筆者の場合、入力端末を使い始める前に行う“儀式”がある。入力方式を「ローマ字入力」から「カナ入力」に切り替えるというものだ。
幸い、DM250XYZではローマ字とカナの切り替えをMS-IMEと同じ「カタカナ/ひらがな/ローマ字」+「Alt」のショートカットキーで行える。わざわざメニュー画面から設定する必要がないので、他人に貸すときも、借りるときも、スムーズに入力を開始できる。
入力スタイルは、慣れている「MS-IME」へと切り替えた。なお、普段PCを使用する際、筆者は「Google日本語入力」を使っており、ここでも変換方式などをMS-IMEにしている。

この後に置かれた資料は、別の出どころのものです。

Setup of P:
==> flow/design.v (excerpt) <==
module accel_display(
	input 		          		clk,         
	input 		          		reset_n,
	input 		     [1:0]		SW,
	input 		          		data_update,
	input 		     [15:0]		data_x,
	input 		     [15:0]		data_y,
	output		     [7:0]		HEX0,
	output		     [7:0]		HEX1,
	output		     [7:0]		HEX2,
	output		     [7:0]		HEX3,
	output		reg  [3:0]		VGA_B,
	output		reg  [3:0]		VGA_G,
	output		reg          	VGA_HS,
	output		reg  [3:0]		VGA_R,
	output		reg          	VGA_VS
);
	wire [32:0] smooth_outx, smooth_outy;
	reg  [9:0] pixel_x1, pixel_x2; 
	wire [9:0] x1, x2;
	reg  [9:0] pixel_y1, pixel_y2;
	wire [9:0] y1, y2;
	reg  [7:0] addr;
	wire [11:0] colors;
	reg  [0:0] en;
	reg  [0:0] en_q;
	reg  [9:0] count;
	wire [9:0]  col, row;
	reg  [3:0]   red, green, blue;
	wire  h_sync, v_sync;
	wire  disp_ena;
	smoothFilter x_axis (.clock(clk), .reset_n(reset_n), .enable(VGA_HS), .select(SW[1:0]), .data_x(data_x), 
	                     .data_update(data_update), .smooth_out(smooth_outx));
	smoothFilter y_axis (.clock(clk), .reset_n(reset_n), .enable(VGA_VS), .select(SW[1:0]), .data_x(data_y), 
	                     .data_update(data_update), .smooth_out(smooth_outy));
	BCDconvert BCD_x (.bin(count), .nothing(1'b0), .sign(HEX3), 
	                  .hunBCD(HEX2), .tenBCD(HEX1), .oneBCD(HEX0));
	always @(posedge clk) begin
		if (disp_ena == 1'b1) begin
			VGA_R <= red;
			VGA_B <= blue;
			VGA_G <= green;
		end else begin
			VGA_R <= 4'd0;
			VGA_B <= 4'd0;
			VGA_G <= 4'd0;
		end
		VGA_HS <= h_sync;
		VGA_VS <= v_sync;
	end
	vga_controller control (.pixel_clk(clk), .reset_n(reset_n), .h_sync (h_sync),
                           .v_sync(v_sync), .disp_ena(disp_ena), .column(col), .row(row));
  ...
Settings: LEC_CHECK=0, ABC_AREA=1, CAP_MARGIN=5, CORE_MARGIN=2, CORE_UTILIZATION=72, CTS_CLUSTER_DIAMETER=227, SETUP_SLACK_MARGIN=3.15, SLEW_MARGIN=20; clock period 10.6 ns.
run.sh (not shown) runs the stock make flow with config.mk's settings and CLKGATE_MAP_FILE=.
The flow ended early for P: it failed with a tool error in 5_1_grt.
Setup changes, P to Q
# P
export LEC_CHECK = 0
export ABC_AREA = 1
export CAP_MARGIN = 5
export CORE_MARGIN = 2
export CORE_UTILIZATION = 72
export CTS_CLUSTER_DIAMETER = 227
export SETUP_SLACK_MARGIN = 3.15
export SLEW_MARGIN = 20
create_clock -name core_clock -period 10.6 [get_ports {clk}]
# Q
export LEC_CHECK = 0
export CAP_MARGIN = 20
export CORE_MARGIN = 2
export CORE_UTILIZATION = 40
export PLACE_DENSITY = 0.6
export SLEW_MARGIN = 20
create_clock -name core_clock -period 11.1 [get_ports {clk}]
[summary]
Q: flow completed, timing, DRC and antenna clean
Number of buffers added for setup after CTS sits lower in Q than in P.
Across both runs, yosys synthesis chip area was lower for Q than for P.
Going from P to Q, synthesized cell count shrank by more than 10%.
P -> Q: die extent in y increased by more than a quarter
Summary of Q over P: number of distinct standard cells referenced by the synthesized netlist moved up, post-placement cell count moved down.
Relative to P, area fraction in full adders, half adders and majority gates has gone up in Q.
diff inputs: Q => R
# Q
export LEC_CHECK = 0
export CAP_MARGIN = 20
export CORE_MARGIN = 2
export CORE_UTILIZATION = 40
export PLACE_DENSITY = 0.6
export SLEW_MARGIN = 20
create_clock -name core_clock -period 11.1 [get_ports {clk}]
# R
export LEC_CHECK = 0
export CAP_MARGIN = 20
export CORE_MARGIN = 2
export CORE_UTILIZATION = 62
export PLACE_DENSITY = 0.6
export SLEW_MARGIN = 20
create_clock -name core_clock -period 8.34 [get_ports {clk}]
Findings:
- Among R and Q, a clean, completed layout was produced by Q alone.
- No crash in R: every stage finished, but the layout fails its final checks due to negative setup slack.
- Final design instance area without fill on R is behind Q.
- Side by side, area added between synthesis and finish turned out higher in R than in Q.
- Going from Q to R, wire length climbed 15000 um; combinational group share of total power climbed 2.2 points; worst setup margin dropped 2.58 ns; final critical-path share of the clock period climbed 31 points.
- R consumes more power than Q does.
- Diff Q -> R | internal power component | increase of 0.0012 W
Input changes introduced in S (baseline for comparison: R):
# R
export LEC_CHECK = 0
export CAP_MARGIN = 20
export CORE_MARGIN = 2
export CORE_UTILIZATION = 62
export PLACE_DENSITY = 0.6
export SLEW_MARGIN = 20
create_clock -name core_clock -period 8.34 [get_ports {clk}]
# S
export LEC_CHECK = 0
export ABC_AREA = 1
export CAP_MARGIN = 20
export CORE_MARGIN = 2
export CORE_UTILIZATION = 61
export CTS_CLUSTER_DIAMETER = 238
export PLACE_DENSITY = 0.6
export SLEW_MARGIN = 20
create_clock -name core_clock -period 12.4 [get_ports {clk}]
==> comparison <==
Cell count listed in synth_stat.txt | S above R
S finished all stages; the layout is clean.
In S relative to R, post-route cell area had gone down by more than 10%.
R leaves less setup margin than S.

スペースバーの両隣で直接入力モードと日本語入力モードを切り替えられるよう、「無変換」「変換」キーを、どちらも「半角/全角」キーとして動作するよう割り当てた。できればmacOSのように「英数」「かな」キーとして設定できるようにしてほしいところだ。そうすれば、無変換キーを何度押しても必ず半角英数で入力されるし、変換キーを押下すれば必ず日本語入力になるという使い方が実現するからだ。

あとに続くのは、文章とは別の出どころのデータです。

Design ResonantLowPassFilter, start of the top module:
module ResonantLowPassFilter(
    input clk,
    input signed [15:0] audio_in,
    input signed [15:0] cutoff,
    input signed [15:0] resonance,
    input signed [15:0] gain,
    input reset_n,
    output reg signed [15:0] filtered_audio
);
    parameter [15:0] MAX_POS_VALUE = 16'h7FFF;
    parameter [15:0] MIN_NEG_VALUE = -16'h8000;
    reg signed [15:0] state;
    reg signed [15:0] feedback;
    reg signed [15:0] output_reg;
    reg signed [15:0] alpha;
    reg signed [15:0] beta;
    reg signed [15:0] gamma;
    wire signed [31:0] fb_prod  = $signed(state) * $signed(beta);
    wire signed [31:0] out_prod = $signed(state) * $signed(alpha);
    wire signed [16:0] fb_full  = fb_prod >>> 15;
    wire signed [16:0] out_full = out_prod >>> 15;
    wire signed [16:0] st_full  = $signed(audio_in) - $signed(feedback);
    wire signed [16:0] fa_full  = $signed(output_reg) + ($signed(gamma) >>> 1);
    function signed [15:0] sat17;
        input signed [16:0] v;
        begin
  ...
Size: ~3,400 cells after synthesis, roughly 110 flip-flops, ~82 I/O pins, about 26,000 um2 of cells after synthesis.
Settings: LEC_CHECK=0, ABC_AREA=1, CAP_MARGIN=20, CORE_ASPECT_RATIO=0.98, CORE_MARGIN=7, CORE_UTILIZATION=40, CTS_CLUSTER_DIAMETER=34, GPL_ROUTABILITY_DRIVEN=0, MAX_ROUTING_LAYER=met4, PLACE_DENSITY_LB_ADDON=0.09, SLEW_MARGIN=20, TNS_END_PERCENT=25; clock period 10.7 ns.
run.sh (not shown) runs the stock make flow with config.mk's settings and CLKGATE_MAP_FILE=.
The baseline produced a clean layout.
==> next run, changes <==
CELL_PAD_IN_SITES_DETAIL_PLACEMENT = 1   (was not set)
CELL_PAD_IN_SITES_GLOBAL_PLACEMENT = 3   (was not set)
CORE_ASPECT_RATIO = 0.71   (was 0.98)
GPL_ROUTABILITY_DRIVEN = 1   (was 0)
MIN_ROUTING_LAYER = met2   (was not set)
SLEW_MARGIN = 30   (was 20)
What happened:
- setup slack is worse by 380 ps
- non-clock buffer count goes up by 12
- routed wire length goes up by 23%
==> next run, changes <==
ABC_AREA = not set   (was 1)
CELL_PAD_IN_SITES_DETAIL_PLACEMENT = not set   (was 1)
CELL_PAD_IN_SITES_GLOBAL_PLACEMENT = not set   (was 3)
CORE_ASPECT_RATIO = not set   (was 0.71)
GPL_ROUTABILITY_DRIVEN = 0   (was 1)
MIN_ROUTING_LAYER = not set   (was met2)
SLEW_MARGIN = 20   (was 30)
TNS_END_PERCENT = not set   (was 25)
clock period = 7.0 ns   (was 10.7 ns; I/O delays follow)
The changed run ran to the end with no violations.
Count of clock-buffer cells in the layout is unchanged.
Non-clock buffer count climbs by 71.
Wire length went down by 32%.
Synthesized area shrinks by 9.5%.
Utilization is higher by 1.6 points.
Via count drops by 44%.
Global-route usage came out lower by 19 points.
Worst setup slack is worse by 3200 ps.
Sequential share of layout area is higher by 0.68 points.
==> next run, changes <==
ABC_AREA = 1   (was not set)
CELL_PAD_IN_SITES_DETAIL_PLACEMENT = 2   (was not set)
CORE_MARGIN = 10   (was 7)
CORE_UTILIZATION = 34   (was 40)
CTS_CLUSTER_DIAMETER = not set   (was 34)
CTS_CLUSTER_SIZE = 51   (was not set)
MAX_ROUTING_LAYER = not set   (was met4)
MIN_ROUTING_LAYER = met2   (was not set)
PLACE_DENSITY_LB_ADDON = 0.02   (was 0.09)
TNS_END_PERCENT = 15   (was not set)
After rerunning: The new run completed without violations. Flip-flop count does not change. Clock-buffer cell count does not change. Synthesized cell count increases by 37%. Worst setup slack improved by 230 ps. Via count increases by 80%. Wire length increases by 49%. Clock skew is about the same.


== north ==
The RTL this note starts from:
==> flow/design.v <==
module ResonantLowPassFilter(
    input clk,
    input signed [15:0] audio_in,
    input signed [15:0] cutoff,
    input signed [15:0] resonance,
    input signed [15:0] gain,
    input reset_n,
    output reg signed [15:0] filtered_audio
);
    parameter [15:0] MAX_POS_VALUE = 16'h7FFF;
    parameter [15:0] MIN_NEG_VALUE = -16'h8000;
    reg signed [15:0] state;
    reg signed [15:0] feedback;
    reg signed [15:0] output_reg;
    reg signed [15:0] alpha;
    reg signed [15:0] beta;
    reg signed [15:0] gamma;
    wire signed [31:0] fb_prod  = $signed(state) * $signed(beta);
    wire signed [31:0] out_prod = $signed(state) * $signed(alpha);
    wire signed [16:0] fb_full  = fb_prod >>> 15;
    wire signed [16:0] out_full = out_prod >>> 15;
    wire signed [16:0] st_full  = $signed(audio_in) - $signed(feedback);
    wire signed [16:0] fa_full  = $signed(output_reg) + ($signed(gamma) >>> 1);
    function signed [15:0] sat17;
        input signed [16:0] v;
        begin
            if (v > $signed({MAX_POS_VALUE[15], MAX_POS_VALUE}))
                sat17 = $signed(MAX_POS_VALUE);
            else if (v < $signed({MIN_NEG_VALUE[15], MIN_NEG_VALUE}))
                sat17 = $signed(MIN_NEG_VALUE);
            else
                sat17 = v[15:0];
        end
    endfunction
    always @(posedge clk or negedge reset_n) begin
        if (!reset_n) begin
            state <= $signed(16'h0000);
            feedback <= $signed(16'h0000);
            output_reg <= $signed(16'h0000);
            alpha <= $signed(16'h0000);
            beta <= $signed(16'h0000);
            gamma <= $signed(16'h0000);
            filtered_audio <= $signed(16'h0000);
        end else begin
            alpha <= $signed(cutoff);
            beta <= $signed(resonance);
            gamma <= $signed(gain);
            feedback <= sat17(fb_full);
            state <= sat17(st_full);
            output_reg <= sat17(out_full);
            filtered_audio <= sat17(fa_full);  
        end
    end
endmodule
Settings: LEC_CHECK=0, ABC_AREA=1, CAP_MARGIN=20, CORE_MARGIN=2, CORE_UTILIZATION=72, CTS_CLUSTER_SIZE=10, SETUP_SLACK_MARGIN=0.62, SLEW_MARGIN=20, TNS_END_PERCENT=5; clock period 5.82 ns.
Ran to the end and failed final checks on negative setup slack: north.
The inputs of south differ from those of north as listed below.
Settings: a deleted ABC_AREA that had been 1; a deleted CTS_CLUSTER_SIZE that had been 10; a deleted SETUP_SLACK_MARGIN that had been 0.62; a change of CAP_MARGIN from 20 to 5; a change of the clock period (ns, I/O delays scaled along) from 5.82 to 5.72.
## What came out
To summarise south: no stage aborted, but the layout did not pass its checks, failing on negative setup slack.
Met2 usage | south below north
Summary of the comparison: final worst slack is lower in south, relative to north.
Looking at launching instance or port of the critical path, the state[7]$_DFF_PN0_ result is from south; the state[15]$_DFF_PN0_ one comes from north.
Against north, south reports a met3 track demand over resource that is lower.
Of north and south, the higher maximum fanout count along the critical path belongs to north.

そうした要望はまだあるが、これで普段の入力環境にかなり近づいた。このようなカスタマイズ性の高さが、DM250シリーズのメリットだ。
いったん設定が済めば、後はひたすら入力していくだけだ。執筆の邪魔となるメッセージアプリやSNS、通知などが画面に表示されないので、アウトプットに専念できる。気のせいかもしれないが、ノーマルなDM250で多発していたチャタリングが解消されているようだし、キーも入力しやすい。

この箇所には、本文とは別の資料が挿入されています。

==> flow/design.v (excerpt) <==
module ether_echo
  (
   input wire         clk,
   input wire         reset,
   input wire [127:0] rx_dataout0,
   input wire [127:0] rx_dataout1,
   input wire [127:0] rx_dataout2,
   input wire [127:0] rx_dataout3,
   input wire         rx_enaout0,
   input wire         rx_sopout0,
   input wire         rx_eopout0,
   input wire         rx_eopout1,
   input wire         rx_eopout2,
   input wire         rx_eopout3,
   input wire [3:0]   rx_mtyout0,
   input wire [3:0]   rx_mtyout1,
   input wire [3:0]   rx_mtyout2,
   input wire [3:0]   rx_mtyout3,
   output wire [511:0] send_data,
   output wire         send_valid,
   output wire         send_sop,
   output wire         send_eop,
   output wire [7:0]   send_mty,
   output wire         tx_kick,
   output wire [13:0]  tx_bytes,
   input wire          cmac_busy,
   input wire          cmac_done,
   input wire          cmac_tx_rdy
   );
    wire [7:0] recv_mty = rx_eopout3 == 1'b1 ? rx_mtyout3
	       : rx_eopout2 == 1'b1 ? rx_mtyout2 + 8'd16
	       : rx_eopout1 == 1'b1 ? rx_mtyout1 + 8'd32
	       : rx_eopout0 == 1'b1 ? rx_mtyout0 + 8'd48
               : 8'd0;
    wire [111:0] ether_header_data;
    wire         ether_header_valid;
    wire [511:0] ether_data_data;
    wire         ether_data_valid;
    wire         ether_data_sop;
    wire         ether_data_eop;
    wire [7:0]   ether_data_mty;
    ether_rx#(.APP_KEY(16'h3434)) ether_rx_i
      (
       .clk(clk),
       .reset(reset),
       .recv_data({rx_dataout0, rx_dataout1, rx_dataout2, rx_dataout3}),
       .recv_valid(rx_enaout0),
       .recv_sop(rx_sopout0),
       .recv_eop(rx_eopout0 || rx_eopout1 || rx_eopout2 || rx_eopout3),
       .recv_mty(recv_mty),
       .ether_header_data(ether_header_data),
       .ether_header_valid(ether_header_valid),
       .ether_data_data(ether_data_data),
       .ether_data_valid(ether_data_valid),
       .ether_data_sop(ether_data_sop),
       .ether_data_eop(ether_data_eop),
       .ether_data_mty(ether_data_mty)
       );
    ether_tx ether_tx_i
      (
       .clk(clk),
       .reset(reset),
       .ether_header_data({ether_header_data[63:16], ether_header_data[111:64], ether_header_data[15:0]}),  
  ...
Settings: LEC_CHECK=0, CAP_MARGIN=20, CELL_PAD_IN_SITES_GLOBAL_PLACEMENT=3, CORE_ASPECT_RATIO=0.73, CORE_MARGIN=2, CORE_UTILIZATION=52, CTS_CLUSTER_SIZE=55, GPL_TIMING_DRIVEN=0, HOLD_SLACK_MARGIN=0.12, PLACE_DENSITY_LB_ADDON=0.21, SLEW_MARGIN=15; clock period 4.0 ns.
run.sh (not shown) runs the stock make flow with config.mk's settings and CLKGATE_MAP_FILE=.
The first run failed in global placement without I/O (3_1_place_gp_skip_io) on FLW-0024.
Change:
CELL_PAD_IN_SITES_GLOBAL_PLACEMENT = default   (was 3)
CORE_ASPECT_RATIO = default   (was 0.73)
CORE_UTILIZATION = 68   (was 52)
CTS_CLUSTER_DIAMETER = 381   (was default)
CTS_CLUSTER_SIZE = 31   (was 55)
GPL_TIMING_DRIVEN = default   (was 0)
HOLD_SLACK_MARGIN = default   (was 0.12)
PLACE_DENSITY_LB_ADDON = default   (was 0.21)
SETUP_SLACK_MARGIN = -0.22   (was default)
SLEW_MARGIN = 20   (was 15)
clock period = 3.23 ns   (was 4.0 ns; I/O delays follow)
=>
- This time the run completed with no timing, DRC or antenna violations
- area after synthesis stays the same
- die area shrinks by a quarter to a third
- synthesized cell count does not change
Change:
CORE_UTILIZATION = 70   (was 68)
CTS_CLUSTER_DIAMETER = 214   (was 381)
CTS_CLUSTER_SIZE = 15   (was 31)
SETUP_SLACK_MARGIN = -0.17   (was -0.22)
clock period = 2.8 ns   (was 3.23 ns; I/O delays follow)
After rerunning: The changed run completed and failed the layout checks on setup timing; setup slack loses 0.60 ns; sequential share of layout area decreases by 1.8 points; routed wire length increases by 13%; power increases by 33%; sequential power climbs by 15%; cell area rose by 4.1%; synthesized area is unchanged; clock power is higher by 71%; cell count increases by 2.1%.
Change:
CORE_ASPECT_RATIO = 0.5   (was default)
CORE_UTILIZATION = 72   (was 70)
CTS_CLUSTER_DIAMETER = 396   (was 214)
CTS_CLUSTER_SIZE = 97   (was 15)
PLACE_DENSITY = 0.36   (was default)
SETUP_SLACK_MARGIN = 0.3   (was -0.17)
TNS_END_PERCENT = 5   (was default)
clock period = 1.68 ns   (was 2.8 ns; I/O delays follow)
With this change the flow never finished: it broke off in global routing (5_1_grt) with ODB-0269.
Die size went down by 2.6%.
Area after synthesis stays the same.
Synthesized cell count stays the same.
Change:
CORE_ASPECT_RATIO = default   (was 0.5)
CORE_UTILIZATION = 58   (was 72)
CTS_CLUSTER_DIAMETER = default   (was 396)
CTS_CLUSTER_SIZE = default   (was 97)
PLACE_DENSITY = default   (was 0.36)
SETUP_SLACK_MARGIN = default   (was 0.3)
TNS_END_PERCENT = default   (was 5)
clock period = 2.02 ns   (was 1.68 ns; I/O delays follow)
Effect:
- The changed run finished with setup timing left
- die area increases by 24%
- synthesized cell count stays the same
- area after synthesis does not change
Change:
CORE_UTILIZATION = 71   (was 58)
CTS_CLUSTER_DIAMETER = 214   (was default)
CTS_CLUSTER_SIZE = 15   (was default)
SETUP_SLACK_MARGIN = 0.7   (was default)
TNS_END_PERCENT = 75   (was default)
clock period = 2.68 ns   (was 2.02 ns; I/O delays follow)
The changed run ended with an error in global routing (5_1_grt) with GRT-0116.
Synthesized cell count is unchanged.
Synthesized area does not change.
Die size came out lower by about 18%.

========
run 1:
Starting RTL as in the previous note.
clock: 3.21 ns
lec_check: 0
abc_area: 0
cap_margin: 25
core_margin: 9
core_utilization: 45
cts_cluster_diameter: 45
gpl_routability_driven: 0
max_routing_layer: met4
setup_slack_margin: -0.05
slew_margin: 20
tns_end_percent: 75
Relative to run 1, the following input files were edited for run 2:
- swapping -0.05 for 0.67 in SETUP_SLACK_MARGIN
- clearing TNS_END_PERCENT, which used to be 75
- swapping 25 for 20 in CAP_MARGIN
- clearing GPL_ROUTABILITY_DRIVEN, which used to be 0
- clearing MAX_ROUTING_LAYER, which used to be met4
- clearing ABC_AREA, which used to be 0
- swapping 9 for 2 in CORE_MARGIN
- swapping 45 for 65 in CORE_UTILIZATION
- clearing CTS_CLUSTER_DIAMETER, which used to be 45
- swapping 3.21 for 4.0 in the clock period (ns, I/O delays scaled along)
[summary]
Status | run 1 and run 2 | clean. The higher number of global-route vias before repair of run 1 and run 2 is in run 2. Compared with run 1, run 2 shows a lower number of non-filler instances in the completed layout. Run 2 packs its core tighter than run 1. For run 1, the cell at the slowest stage of the critical path was a2111oi_0, unlike run 2, where it was ha_2. Run 2 against run 1: combinational fraction of design power now sits higher, cell count along the critical path went up by 3, total net switching power has decreased, count of vias placed by the detailed router increased by 2,183 relative to the old numbers, slack of the critical path has increased. Overall die width of run 2 falls short of that of run 1 by more than 10%. Run 1 -> run 2: post-route standard cell area excluding fillers decreased by a few percent.
The following lists how run 3 was set up differently from run 2:
- CORE_UTILIZATION now 72, was 65
- SETUP_SLACK_MARGIN now 0.53, was 0.67
- CTS_CLUSTER_DIAMETER now 378, previously not set
- the clock period (ns, I/O delays scaled along) now 2.02, was 4.0
Findings:
- No final results exist for run 3, since it was stopped by error DPL-0033 during clock tree synthesis (4_1_cts).
- Re HPWL after detailed placement: run 2 was lower than run 3.
- Pre-CTS setup slack ends up higher on run 2.
- Run 3 ended up with a higher placer congestion estimate than run 2 did.
- Total placed cells including tap cells: higher on run 3
- Run 3 against run 2: standard cell area after detailed placement went up 3.5%; die area now sits lower.
- On yosys cell count, run 2 and run 3 are basically level.
- Per the comparison of run 3 with run 2, die height has decreased; number of buffer cells added on primary ports has remained practically unchanged.
The inputs of run 4 differ from those of run 3 as listed below.
- swapping 0.53 for 0.1 in SETUP_SLACK_MARGIN
- putting CORE_ASPECT_RATIO at 0.5 where nothing was set
- putting PLACE_DENSITY at 0.36 where nothing was set
- swapping 378 for 396 in CTS_CLUSTER_DIAMETER
- putting CTS_CLUSTER_SIZE at 97 where nothing was set
- putting TNS_END_PERCENT at 5 where nothing was set
- swapping 2.02 for 1.68 in the clock period (ns, I/O delays scaled along)
Findings:
Lower chip height goes to run 4 over run 3. From run 4 to run 3, flop and latch count out of synthesis did not move at all. Re proportion of synthesized chip area in sequential cells: no difference whatsoever between run 4 and run 3. FAIL run 4 @ global routing (5_1_grt): tool exited with error. Run 4 — row count about 30% lower, run 3 as reference. Compared with run 3, in run 4 number of placed I/O pins was more or less identical, die area about even. Comparing run 3 with run 4, the total cell area reported by yosys after synthesis came out essentially unchanged. Compared with run 3, run 4 shows post-DP HPWL that has gone down by a few percent. Compared with run 3, run 4 shows a placer congestion estimate that is about 6% lower.
## Diff of input files: run 5 against run 4
- changing CTS_CLUSTER_SIZE from 97 to 14
- removing PLACE_DENSITY (formerly 0.36)
- changing CORE_UTILIZATION from 72 to 66
- removing TNS_END_PERCENT (formerly 5)
- removing CTS_CLUSTER_DIAMETER (formerly 396)
- removing SETUP_SLACK_MARGIN (formerly 0.1)
- removing CORE_ASPECT_RATIO (formerly 0.5)
- changing the clock period (ns, I/O delays scaled along) from 1.68 to 2.71
==> results <==
- | run 5 | all stages done | FAIL | negative setup slack |
- Seen in the log of run 4: ODB-0269 during global routing (5_1_grt), after which the run never completed.
- In run 5, number of gates resized after CTS is lower than in run 4.
- Summary of run 5 over run 4: post-CTS repair timing setup buffer count fell 42, number of top-level pins held, instance count after placement with tap cells included shows a reduction of 84, final weighted congestion in routability-driven placement now larger, standard cell area after detailed placement shrank by 2.6%.
- The y dimension of the die in run 5 is 1.5 times that in run 4.
- HPWL reported at the end of detailed placement: run 4 and run 5 compared, lower one is run 5
- Between run 5 and run 4, it is run 5 whose die area is higher, by about 9%.
Power is estimated from default activity; no workload was simulated.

もちろん、この原稿もDM250XYZで執筆している。
雑念があるとすれば、「XYZということは、限定ポメラのリリースは、これっきりなのだろうか……?」と気になるぐらいだ。
「?」や「!」といった記号を入力する際、カナ入力者はどうするのかと疑問を覚える読者もいることだろう(いや、いないだろう)。前述のように「Alt」+「カタカナ/ひらがな/ローマ字」のショートカットキーでカナ入力とローマ字入力を切り替えられるので、全く問題ない。その他の全角記号も同様だ。
ポメラを執筆に利用することのメリットは没入感だけではない。PCやスマートフォン、タブレットと異なり、ほとんど発熱がない。PCやスマートフォンなどでは、場合によっては少し触れただけで「アチッ!」と手を引っ込めてしまうほど熱を持つことがある。
しかし、DM250XYZはほとんど発熱しない。2時間近く作業していても、ほんのり温かさを感じる程度だ。
バッテリーの持ちの良さもメリットに挙げられる。これまた2時間近く作業しているのに、10%しか減っていない。あと20時間戦えということか。